▸ What to produce
Scan the records for the string "select", then copy each line that has it.

▸ Source data
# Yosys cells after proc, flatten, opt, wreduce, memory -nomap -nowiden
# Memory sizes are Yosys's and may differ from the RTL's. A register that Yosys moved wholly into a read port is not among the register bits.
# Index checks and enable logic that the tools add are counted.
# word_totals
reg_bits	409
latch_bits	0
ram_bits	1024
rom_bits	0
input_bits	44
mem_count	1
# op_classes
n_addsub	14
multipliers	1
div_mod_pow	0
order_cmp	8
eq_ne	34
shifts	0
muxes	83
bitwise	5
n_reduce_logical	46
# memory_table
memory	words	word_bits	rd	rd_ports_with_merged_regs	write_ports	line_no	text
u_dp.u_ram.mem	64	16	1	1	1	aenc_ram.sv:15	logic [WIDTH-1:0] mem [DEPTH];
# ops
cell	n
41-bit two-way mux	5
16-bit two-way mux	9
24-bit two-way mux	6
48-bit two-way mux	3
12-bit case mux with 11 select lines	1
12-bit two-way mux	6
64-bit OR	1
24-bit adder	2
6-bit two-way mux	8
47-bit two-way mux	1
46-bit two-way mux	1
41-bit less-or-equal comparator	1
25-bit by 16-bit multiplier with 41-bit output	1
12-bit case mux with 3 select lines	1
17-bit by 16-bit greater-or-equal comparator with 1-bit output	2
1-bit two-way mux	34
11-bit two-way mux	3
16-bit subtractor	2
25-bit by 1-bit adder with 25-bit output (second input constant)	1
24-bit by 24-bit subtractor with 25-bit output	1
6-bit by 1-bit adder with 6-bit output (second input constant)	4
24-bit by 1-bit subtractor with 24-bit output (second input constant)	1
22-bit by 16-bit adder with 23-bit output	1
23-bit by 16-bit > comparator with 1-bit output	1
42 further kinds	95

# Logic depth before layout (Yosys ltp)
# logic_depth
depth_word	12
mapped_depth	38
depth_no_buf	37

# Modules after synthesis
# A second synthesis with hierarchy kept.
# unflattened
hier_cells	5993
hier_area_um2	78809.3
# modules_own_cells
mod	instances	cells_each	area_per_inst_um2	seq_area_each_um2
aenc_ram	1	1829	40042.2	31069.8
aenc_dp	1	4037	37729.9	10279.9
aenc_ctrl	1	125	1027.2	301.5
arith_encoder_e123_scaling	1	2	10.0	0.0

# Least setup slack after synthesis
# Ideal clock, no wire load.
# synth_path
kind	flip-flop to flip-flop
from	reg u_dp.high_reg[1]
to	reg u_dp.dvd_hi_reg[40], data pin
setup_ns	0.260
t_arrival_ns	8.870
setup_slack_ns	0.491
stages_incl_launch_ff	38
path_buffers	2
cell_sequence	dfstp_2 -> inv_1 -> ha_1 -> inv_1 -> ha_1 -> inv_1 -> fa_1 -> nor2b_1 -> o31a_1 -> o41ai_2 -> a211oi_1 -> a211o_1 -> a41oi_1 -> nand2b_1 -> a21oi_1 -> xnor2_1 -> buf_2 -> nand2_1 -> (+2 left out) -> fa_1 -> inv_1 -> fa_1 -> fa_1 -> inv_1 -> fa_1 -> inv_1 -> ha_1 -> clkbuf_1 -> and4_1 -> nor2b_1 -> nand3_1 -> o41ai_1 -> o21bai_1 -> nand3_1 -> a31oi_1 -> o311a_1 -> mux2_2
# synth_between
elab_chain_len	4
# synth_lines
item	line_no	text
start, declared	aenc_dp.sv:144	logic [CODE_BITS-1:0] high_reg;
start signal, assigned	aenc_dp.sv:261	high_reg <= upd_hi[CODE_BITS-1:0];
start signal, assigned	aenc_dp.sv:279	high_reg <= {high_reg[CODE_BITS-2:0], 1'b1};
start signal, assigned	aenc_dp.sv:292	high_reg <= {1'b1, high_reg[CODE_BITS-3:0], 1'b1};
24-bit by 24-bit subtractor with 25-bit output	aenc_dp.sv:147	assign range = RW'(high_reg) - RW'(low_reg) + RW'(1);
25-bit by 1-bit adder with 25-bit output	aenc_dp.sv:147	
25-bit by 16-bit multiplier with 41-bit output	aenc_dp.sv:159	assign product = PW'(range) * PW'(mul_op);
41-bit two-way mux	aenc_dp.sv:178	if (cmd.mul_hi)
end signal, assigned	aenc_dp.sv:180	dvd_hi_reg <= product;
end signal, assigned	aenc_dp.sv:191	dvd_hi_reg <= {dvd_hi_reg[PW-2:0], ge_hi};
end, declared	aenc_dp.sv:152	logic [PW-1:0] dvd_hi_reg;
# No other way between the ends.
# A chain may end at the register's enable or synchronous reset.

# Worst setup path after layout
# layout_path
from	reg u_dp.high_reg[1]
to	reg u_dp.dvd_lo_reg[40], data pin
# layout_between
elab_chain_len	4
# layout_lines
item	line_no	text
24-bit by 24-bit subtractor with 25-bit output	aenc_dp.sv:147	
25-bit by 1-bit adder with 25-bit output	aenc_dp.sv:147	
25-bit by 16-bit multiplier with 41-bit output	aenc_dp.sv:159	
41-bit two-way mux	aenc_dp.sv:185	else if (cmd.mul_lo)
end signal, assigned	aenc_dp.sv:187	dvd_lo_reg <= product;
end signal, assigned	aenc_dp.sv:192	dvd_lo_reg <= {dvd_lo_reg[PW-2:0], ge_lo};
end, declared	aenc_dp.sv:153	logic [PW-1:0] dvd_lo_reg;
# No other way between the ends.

▸ Exercise output
12-bit case mux with 11 select lines	1
12-bit case mux with 3 select lines	1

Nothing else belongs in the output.